# [TASK STATEMENT]
Return only the stretch of the material below that begins with the line containing "signal | flops |" and ends with the line containing "Multi-Input combinational cell", exactly; both of those lines belong to it.
(DATASET)
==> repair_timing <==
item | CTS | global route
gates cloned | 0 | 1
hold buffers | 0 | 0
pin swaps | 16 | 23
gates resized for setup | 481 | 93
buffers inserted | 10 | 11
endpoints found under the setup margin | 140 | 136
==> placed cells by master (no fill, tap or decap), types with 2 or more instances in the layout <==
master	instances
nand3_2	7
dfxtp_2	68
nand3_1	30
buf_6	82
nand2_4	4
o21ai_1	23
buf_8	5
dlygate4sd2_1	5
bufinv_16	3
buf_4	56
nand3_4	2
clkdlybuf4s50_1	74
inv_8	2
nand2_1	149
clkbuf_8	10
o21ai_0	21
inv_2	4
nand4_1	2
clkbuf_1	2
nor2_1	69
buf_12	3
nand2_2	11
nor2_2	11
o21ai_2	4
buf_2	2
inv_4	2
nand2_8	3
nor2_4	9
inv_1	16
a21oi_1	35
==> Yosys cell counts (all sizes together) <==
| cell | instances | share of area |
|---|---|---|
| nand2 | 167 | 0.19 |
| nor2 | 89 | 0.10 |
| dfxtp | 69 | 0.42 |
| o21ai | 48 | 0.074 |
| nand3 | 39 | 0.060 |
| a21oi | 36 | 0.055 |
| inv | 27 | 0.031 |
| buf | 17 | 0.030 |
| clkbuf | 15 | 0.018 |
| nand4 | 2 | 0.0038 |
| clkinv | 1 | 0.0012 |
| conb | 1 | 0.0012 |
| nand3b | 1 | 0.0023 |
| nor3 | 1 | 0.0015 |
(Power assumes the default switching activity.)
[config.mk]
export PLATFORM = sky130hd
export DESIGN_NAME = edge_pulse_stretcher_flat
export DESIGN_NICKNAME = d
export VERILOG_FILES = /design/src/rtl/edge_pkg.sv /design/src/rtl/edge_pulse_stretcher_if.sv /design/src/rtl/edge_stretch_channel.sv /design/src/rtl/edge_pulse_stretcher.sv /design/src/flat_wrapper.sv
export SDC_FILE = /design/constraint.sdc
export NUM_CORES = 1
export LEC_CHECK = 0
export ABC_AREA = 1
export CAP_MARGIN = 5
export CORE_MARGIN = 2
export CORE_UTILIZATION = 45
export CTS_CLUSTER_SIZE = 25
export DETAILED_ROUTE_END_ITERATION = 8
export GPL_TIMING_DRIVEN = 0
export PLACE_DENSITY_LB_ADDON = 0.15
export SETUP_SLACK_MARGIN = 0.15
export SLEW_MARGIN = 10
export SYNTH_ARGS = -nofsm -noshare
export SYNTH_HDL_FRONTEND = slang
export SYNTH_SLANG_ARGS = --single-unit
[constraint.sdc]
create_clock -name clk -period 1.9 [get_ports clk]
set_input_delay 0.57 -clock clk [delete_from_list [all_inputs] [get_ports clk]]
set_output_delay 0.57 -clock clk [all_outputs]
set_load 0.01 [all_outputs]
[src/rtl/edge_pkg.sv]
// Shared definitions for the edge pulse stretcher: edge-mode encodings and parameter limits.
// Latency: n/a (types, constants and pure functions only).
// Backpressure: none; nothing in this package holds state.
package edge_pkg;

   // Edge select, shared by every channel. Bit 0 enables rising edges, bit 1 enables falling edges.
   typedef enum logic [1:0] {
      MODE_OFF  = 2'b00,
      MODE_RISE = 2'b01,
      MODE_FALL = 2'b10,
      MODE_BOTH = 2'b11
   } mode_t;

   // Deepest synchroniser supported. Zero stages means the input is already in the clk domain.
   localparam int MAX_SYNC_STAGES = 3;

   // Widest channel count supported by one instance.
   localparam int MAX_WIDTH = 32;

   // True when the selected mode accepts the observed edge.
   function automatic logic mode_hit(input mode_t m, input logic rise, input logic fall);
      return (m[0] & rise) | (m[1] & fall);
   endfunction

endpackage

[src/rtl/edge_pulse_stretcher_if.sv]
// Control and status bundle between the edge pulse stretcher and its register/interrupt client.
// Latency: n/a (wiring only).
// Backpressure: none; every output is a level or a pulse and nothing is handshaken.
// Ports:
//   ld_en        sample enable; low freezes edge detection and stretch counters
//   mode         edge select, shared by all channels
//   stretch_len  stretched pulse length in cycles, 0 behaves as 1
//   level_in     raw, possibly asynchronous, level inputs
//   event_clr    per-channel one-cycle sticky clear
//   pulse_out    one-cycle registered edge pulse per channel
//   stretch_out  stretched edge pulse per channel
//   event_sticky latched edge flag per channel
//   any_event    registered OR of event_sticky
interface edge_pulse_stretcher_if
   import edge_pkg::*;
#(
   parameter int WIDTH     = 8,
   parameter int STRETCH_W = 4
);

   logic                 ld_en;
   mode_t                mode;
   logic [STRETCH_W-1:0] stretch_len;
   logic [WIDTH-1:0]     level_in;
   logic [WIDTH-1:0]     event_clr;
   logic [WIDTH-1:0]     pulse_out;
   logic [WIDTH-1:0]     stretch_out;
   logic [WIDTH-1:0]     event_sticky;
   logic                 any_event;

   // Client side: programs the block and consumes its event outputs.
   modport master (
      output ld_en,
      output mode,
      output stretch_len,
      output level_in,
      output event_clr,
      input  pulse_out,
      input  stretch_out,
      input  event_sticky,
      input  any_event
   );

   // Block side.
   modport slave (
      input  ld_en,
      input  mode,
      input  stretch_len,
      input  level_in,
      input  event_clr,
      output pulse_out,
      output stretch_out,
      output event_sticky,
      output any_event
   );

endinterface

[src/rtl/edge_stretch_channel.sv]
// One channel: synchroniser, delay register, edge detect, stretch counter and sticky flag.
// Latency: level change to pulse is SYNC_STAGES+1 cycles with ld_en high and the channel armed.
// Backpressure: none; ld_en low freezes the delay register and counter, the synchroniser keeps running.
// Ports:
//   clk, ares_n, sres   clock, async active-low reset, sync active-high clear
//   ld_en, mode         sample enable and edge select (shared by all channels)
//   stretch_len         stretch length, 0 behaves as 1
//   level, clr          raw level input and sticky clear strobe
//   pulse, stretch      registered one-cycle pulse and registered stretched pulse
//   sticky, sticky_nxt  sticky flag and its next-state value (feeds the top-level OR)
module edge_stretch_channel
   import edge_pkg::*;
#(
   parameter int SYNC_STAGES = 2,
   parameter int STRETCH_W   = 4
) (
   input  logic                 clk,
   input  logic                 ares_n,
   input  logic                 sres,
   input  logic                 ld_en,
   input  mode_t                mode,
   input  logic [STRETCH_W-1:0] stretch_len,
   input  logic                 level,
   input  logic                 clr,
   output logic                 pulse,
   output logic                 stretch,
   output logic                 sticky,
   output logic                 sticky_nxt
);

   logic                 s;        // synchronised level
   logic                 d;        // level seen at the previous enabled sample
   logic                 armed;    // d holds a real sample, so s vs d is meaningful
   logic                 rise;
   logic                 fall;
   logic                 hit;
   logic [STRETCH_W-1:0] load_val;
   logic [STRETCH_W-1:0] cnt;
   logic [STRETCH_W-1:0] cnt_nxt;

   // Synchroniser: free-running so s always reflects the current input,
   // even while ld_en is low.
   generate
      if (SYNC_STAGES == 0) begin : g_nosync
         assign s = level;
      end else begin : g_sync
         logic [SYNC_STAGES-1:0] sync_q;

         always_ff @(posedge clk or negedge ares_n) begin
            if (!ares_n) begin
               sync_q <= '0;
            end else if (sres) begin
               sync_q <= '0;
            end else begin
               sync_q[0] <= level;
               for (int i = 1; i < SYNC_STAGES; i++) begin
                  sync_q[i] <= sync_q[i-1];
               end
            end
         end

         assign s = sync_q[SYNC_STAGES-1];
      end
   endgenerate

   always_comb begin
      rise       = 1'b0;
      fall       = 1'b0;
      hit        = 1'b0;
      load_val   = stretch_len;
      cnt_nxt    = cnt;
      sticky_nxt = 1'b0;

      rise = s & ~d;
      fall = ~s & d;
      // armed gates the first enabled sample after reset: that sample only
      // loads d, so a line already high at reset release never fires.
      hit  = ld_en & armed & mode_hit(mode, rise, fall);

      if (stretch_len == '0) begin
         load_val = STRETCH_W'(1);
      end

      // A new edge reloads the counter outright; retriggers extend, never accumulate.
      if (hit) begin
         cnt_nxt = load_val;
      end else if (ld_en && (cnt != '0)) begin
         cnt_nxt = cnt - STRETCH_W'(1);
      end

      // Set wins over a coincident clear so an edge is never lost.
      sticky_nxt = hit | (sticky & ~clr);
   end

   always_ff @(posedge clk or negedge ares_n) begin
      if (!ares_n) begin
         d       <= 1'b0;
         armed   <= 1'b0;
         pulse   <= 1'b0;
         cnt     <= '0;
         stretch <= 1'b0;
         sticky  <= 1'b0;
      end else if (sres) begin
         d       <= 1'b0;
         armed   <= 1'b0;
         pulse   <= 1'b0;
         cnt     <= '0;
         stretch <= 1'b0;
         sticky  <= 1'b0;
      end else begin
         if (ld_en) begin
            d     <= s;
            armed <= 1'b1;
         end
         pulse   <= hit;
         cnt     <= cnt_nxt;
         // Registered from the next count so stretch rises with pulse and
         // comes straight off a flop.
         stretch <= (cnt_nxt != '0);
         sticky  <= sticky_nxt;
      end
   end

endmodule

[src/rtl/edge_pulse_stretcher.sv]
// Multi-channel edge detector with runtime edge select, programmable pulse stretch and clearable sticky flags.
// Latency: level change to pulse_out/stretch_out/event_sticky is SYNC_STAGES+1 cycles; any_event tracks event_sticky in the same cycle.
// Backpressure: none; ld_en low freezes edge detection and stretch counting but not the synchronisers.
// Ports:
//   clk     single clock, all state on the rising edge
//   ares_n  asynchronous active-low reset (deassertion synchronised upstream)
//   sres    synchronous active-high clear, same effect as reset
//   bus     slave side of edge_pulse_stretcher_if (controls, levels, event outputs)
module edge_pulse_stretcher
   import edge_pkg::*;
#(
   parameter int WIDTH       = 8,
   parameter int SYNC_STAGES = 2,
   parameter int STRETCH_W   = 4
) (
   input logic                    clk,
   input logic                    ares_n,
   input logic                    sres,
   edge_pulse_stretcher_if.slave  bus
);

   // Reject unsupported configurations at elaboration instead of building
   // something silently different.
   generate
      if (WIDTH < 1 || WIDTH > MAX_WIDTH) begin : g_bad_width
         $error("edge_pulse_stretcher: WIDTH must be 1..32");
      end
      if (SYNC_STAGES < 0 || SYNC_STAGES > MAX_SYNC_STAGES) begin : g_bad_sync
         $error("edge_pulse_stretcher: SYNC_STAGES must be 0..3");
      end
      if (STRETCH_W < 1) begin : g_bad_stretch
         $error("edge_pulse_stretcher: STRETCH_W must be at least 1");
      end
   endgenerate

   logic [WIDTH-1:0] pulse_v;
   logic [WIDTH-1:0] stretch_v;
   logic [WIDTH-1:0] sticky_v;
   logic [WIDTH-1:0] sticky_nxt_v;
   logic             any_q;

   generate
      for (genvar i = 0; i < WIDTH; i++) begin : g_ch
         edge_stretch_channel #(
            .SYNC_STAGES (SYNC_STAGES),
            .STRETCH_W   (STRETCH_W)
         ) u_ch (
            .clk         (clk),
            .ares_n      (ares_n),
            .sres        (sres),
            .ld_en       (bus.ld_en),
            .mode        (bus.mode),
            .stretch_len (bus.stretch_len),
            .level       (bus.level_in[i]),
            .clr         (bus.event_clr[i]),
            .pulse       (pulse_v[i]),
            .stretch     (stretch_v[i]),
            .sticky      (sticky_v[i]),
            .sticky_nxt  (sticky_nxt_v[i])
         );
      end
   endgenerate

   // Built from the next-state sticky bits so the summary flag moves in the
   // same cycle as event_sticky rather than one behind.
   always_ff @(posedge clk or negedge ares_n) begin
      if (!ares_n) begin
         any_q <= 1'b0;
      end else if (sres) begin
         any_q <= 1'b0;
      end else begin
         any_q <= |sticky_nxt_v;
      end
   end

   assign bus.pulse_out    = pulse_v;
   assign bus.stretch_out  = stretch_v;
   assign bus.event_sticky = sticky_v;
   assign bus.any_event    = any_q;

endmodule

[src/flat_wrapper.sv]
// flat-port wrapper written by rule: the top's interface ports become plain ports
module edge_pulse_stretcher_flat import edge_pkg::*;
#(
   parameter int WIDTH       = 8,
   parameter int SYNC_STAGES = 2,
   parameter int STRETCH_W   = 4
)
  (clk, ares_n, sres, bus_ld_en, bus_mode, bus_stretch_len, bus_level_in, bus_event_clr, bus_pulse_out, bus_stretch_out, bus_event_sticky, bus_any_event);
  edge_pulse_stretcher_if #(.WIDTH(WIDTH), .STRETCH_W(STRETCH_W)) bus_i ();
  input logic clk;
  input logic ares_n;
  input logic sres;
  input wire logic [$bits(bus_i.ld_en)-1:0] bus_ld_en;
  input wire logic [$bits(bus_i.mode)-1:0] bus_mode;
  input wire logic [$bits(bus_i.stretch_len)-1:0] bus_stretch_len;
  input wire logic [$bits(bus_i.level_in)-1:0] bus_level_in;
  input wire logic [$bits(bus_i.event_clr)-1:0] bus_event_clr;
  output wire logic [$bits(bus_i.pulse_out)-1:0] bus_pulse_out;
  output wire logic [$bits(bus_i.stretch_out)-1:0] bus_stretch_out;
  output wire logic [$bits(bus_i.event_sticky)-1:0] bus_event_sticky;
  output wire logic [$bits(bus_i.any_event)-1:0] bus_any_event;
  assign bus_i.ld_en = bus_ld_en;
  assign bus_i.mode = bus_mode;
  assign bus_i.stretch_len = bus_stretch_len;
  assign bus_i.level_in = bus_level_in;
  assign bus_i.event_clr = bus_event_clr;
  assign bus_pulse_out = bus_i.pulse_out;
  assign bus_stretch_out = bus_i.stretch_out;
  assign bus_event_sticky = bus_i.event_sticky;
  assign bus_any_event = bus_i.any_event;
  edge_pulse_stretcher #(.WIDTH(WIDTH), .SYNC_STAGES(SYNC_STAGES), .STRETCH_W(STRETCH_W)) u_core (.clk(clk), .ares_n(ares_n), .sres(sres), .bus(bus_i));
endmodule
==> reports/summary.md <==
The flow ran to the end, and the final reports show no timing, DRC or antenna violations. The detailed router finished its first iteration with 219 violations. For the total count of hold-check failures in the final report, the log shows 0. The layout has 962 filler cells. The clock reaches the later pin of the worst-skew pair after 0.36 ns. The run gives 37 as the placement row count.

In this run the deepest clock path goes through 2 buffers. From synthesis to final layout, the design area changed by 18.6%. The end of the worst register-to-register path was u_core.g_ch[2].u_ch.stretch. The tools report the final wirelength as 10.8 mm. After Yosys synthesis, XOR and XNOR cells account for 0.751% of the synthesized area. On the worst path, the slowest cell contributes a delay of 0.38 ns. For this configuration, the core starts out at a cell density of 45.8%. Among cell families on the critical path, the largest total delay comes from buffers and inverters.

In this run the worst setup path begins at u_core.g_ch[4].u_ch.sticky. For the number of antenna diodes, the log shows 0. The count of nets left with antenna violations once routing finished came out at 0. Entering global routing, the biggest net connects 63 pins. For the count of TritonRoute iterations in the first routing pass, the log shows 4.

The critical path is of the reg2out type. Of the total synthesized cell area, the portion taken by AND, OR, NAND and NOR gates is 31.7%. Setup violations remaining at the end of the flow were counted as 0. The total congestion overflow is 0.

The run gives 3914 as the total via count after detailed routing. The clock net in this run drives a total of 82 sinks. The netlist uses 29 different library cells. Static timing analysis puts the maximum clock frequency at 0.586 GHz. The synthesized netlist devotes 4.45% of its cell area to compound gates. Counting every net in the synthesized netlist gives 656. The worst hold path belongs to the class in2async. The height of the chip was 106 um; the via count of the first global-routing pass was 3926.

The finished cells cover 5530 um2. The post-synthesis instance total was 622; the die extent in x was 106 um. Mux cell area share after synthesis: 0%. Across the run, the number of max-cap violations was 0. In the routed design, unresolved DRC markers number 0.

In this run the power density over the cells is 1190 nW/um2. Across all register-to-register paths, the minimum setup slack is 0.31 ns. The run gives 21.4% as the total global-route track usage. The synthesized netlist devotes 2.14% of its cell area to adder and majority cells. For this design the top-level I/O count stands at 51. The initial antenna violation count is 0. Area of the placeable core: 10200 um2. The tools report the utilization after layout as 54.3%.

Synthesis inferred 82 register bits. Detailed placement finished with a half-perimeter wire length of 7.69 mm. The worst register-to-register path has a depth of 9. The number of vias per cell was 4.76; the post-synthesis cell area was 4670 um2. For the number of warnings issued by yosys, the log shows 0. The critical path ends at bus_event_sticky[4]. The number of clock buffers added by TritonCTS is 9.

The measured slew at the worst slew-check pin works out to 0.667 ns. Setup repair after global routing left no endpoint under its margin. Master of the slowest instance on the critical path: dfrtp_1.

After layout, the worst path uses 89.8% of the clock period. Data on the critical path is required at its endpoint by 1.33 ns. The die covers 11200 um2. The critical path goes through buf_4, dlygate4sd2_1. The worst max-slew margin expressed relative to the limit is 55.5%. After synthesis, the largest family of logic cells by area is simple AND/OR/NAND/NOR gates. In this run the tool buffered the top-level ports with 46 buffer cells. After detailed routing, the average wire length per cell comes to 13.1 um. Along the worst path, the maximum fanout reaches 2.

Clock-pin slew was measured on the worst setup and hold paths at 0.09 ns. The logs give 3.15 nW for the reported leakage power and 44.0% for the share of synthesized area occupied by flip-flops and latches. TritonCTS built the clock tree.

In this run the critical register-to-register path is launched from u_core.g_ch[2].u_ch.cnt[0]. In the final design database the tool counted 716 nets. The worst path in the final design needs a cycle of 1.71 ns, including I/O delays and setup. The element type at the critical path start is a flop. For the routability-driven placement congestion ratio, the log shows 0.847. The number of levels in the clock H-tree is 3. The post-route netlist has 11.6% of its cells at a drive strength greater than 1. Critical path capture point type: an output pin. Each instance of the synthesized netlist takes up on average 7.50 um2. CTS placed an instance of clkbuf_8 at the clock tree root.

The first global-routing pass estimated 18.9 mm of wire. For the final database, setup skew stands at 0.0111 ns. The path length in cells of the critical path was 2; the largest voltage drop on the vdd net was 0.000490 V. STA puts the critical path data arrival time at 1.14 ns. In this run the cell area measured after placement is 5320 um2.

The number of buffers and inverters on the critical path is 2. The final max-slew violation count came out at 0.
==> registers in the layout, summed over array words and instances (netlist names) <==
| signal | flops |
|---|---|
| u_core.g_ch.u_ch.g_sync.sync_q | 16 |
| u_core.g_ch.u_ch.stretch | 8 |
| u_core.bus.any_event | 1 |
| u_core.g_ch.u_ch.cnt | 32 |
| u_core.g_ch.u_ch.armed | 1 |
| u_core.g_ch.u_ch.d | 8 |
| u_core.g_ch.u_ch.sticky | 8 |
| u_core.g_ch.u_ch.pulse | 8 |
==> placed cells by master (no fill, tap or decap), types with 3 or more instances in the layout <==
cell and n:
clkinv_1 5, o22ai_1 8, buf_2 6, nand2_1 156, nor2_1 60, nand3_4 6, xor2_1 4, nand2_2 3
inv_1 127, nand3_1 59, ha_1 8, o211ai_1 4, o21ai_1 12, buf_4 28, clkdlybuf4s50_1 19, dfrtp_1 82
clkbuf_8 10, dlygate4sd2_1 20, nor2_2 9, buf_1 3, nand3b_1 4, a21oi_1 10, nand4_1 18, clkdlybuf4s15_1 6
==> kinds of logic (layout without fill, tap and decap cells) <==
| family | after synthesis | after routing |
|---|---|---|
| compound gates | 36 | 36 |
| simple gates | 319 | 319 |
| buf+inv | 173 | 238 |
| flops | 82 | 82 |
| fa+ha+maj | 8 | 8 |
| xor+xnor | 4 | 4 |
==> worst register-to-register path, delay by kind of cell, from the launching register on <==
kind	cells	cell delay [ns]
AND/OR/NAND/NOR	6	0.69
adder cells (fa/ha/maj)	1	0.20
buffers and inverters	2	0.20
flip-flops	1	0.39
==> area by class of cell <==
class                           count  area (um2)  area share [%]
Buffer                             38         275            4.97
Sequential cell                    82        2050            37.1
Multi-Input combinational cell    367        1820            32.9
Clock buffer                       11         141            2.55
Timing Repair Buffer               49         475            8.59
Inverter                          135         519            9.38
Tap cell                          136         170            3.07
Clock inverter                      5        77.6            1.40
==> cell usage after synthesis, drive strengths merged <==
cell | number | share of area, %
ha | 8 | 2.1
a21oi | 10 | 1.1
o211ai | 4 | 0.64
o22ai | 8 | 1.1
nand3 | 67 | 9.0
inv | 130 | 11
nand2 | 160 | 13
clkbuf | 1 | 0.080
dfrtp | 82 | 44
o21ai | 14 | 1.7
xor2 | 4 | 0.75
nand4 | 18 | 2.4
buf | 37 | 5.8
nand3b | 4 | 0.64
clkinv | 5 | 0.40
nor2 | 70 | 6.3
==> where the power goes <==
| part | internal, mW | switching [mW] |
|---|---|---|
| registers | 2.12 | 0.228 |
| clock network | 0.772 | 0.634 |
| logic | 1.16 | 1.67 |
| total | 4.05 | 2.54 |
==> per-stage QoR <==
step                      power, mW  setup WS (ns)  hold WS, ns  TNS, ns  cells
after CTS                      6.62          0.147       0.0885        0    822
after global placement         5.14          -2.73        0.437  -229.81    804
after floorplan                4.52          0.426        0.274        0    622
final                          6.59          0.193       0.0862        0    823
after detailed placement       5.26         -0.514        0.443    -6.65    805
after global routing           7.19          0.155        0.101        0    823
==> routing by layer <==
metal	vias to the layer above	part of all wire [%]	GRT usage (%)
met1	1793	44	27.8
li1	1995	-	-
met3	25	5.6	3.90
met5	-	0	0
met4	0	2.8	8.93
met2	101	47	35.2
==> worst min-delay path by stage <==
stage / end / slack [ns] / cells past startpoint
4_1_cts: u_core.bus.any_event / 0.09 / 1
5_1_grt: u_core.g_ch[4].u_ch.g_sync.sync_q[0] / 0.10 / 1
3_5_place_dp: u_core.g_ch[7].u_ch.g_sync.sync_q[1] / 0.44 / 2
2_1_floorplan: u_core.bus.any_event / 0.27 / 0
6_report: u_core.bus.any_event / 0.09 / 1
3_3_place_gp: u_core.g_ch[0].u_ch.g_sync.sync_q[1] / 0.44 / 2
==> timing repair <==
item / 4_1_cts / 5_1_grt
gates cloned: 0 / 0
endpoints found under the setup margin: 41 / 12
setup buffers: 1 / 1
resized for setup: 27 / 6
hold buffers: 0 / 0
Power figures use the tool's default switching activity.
(End DATASET)
# [ANSWER SPACE]
| signal | flops |
|---|---|
| u_core.g_ch.u_ch.g_sync.sync_q | 16 |
| u_core.g_ch.u_ch.stretch | 8 |
| u_core.bus.any_event | 1 |
| u_core.g_ch.u_ch.cnt | 32 |
| u_core.g_ch.u_ch.armed | 1 |
| u_core.g_ch.u_ch.d | 8 |
| u_core.g_ch.u_ch.sticky | 8 |
| u_core.g_ch.u_ch.pulse | 8 |
==> placed cells by master (no fill, tap or decap), types with 3 or more instances in the layout <==
cell and n:
clkinv_1 5, o22ai_1 8, buf_2 6, nand2_1 156, nor2_1 60, nand3_4 6, xor2_1 4, nand2_2 3
inv_1 127, nand3_1 59, ha_1 8, o211ai_1 4, o21ai_1 12, buf_4 28, clkdlybuf4s50_1 19, dfrtp_1 82
clkbuf_8 10, dlygate4sd2_1 20, nor2_2 9, buf_1 3, nand3b_1 4, a21oi_1 10, nand4_1 18, clkdlybuf4s15_1 6
==> kinds of logic (layout without fill, tap and decap cells) <==
| family | after synthesis | after routing |
|---|---|---|
| compound gates | 36 | 36 |
| simple gates | 319 | 319 |
| buf+inv | 173 | 238 |
| flops | 82 | 82 |
| fa+ha+maj | 8 | 8 |
| xor+xnor | 4 | 4 |
==> worst register-to-register path, delay by kind of cell, from the launching register on <==
kind	cells	cell delay [ns]
AND/OR/NAND/NOR	6	0.69
adder cells (fa/ha/maj)	1	0.20
buffers and inverters	2	0.20
flip-flops	1	0.39
==> area by class of cell <==
class                           count  area (um2)  area share [%]
Buffer                             38         275            4.97
Sequential cell                    82        2050            37.1
Multi-Input combinational cell    367        1820            32.9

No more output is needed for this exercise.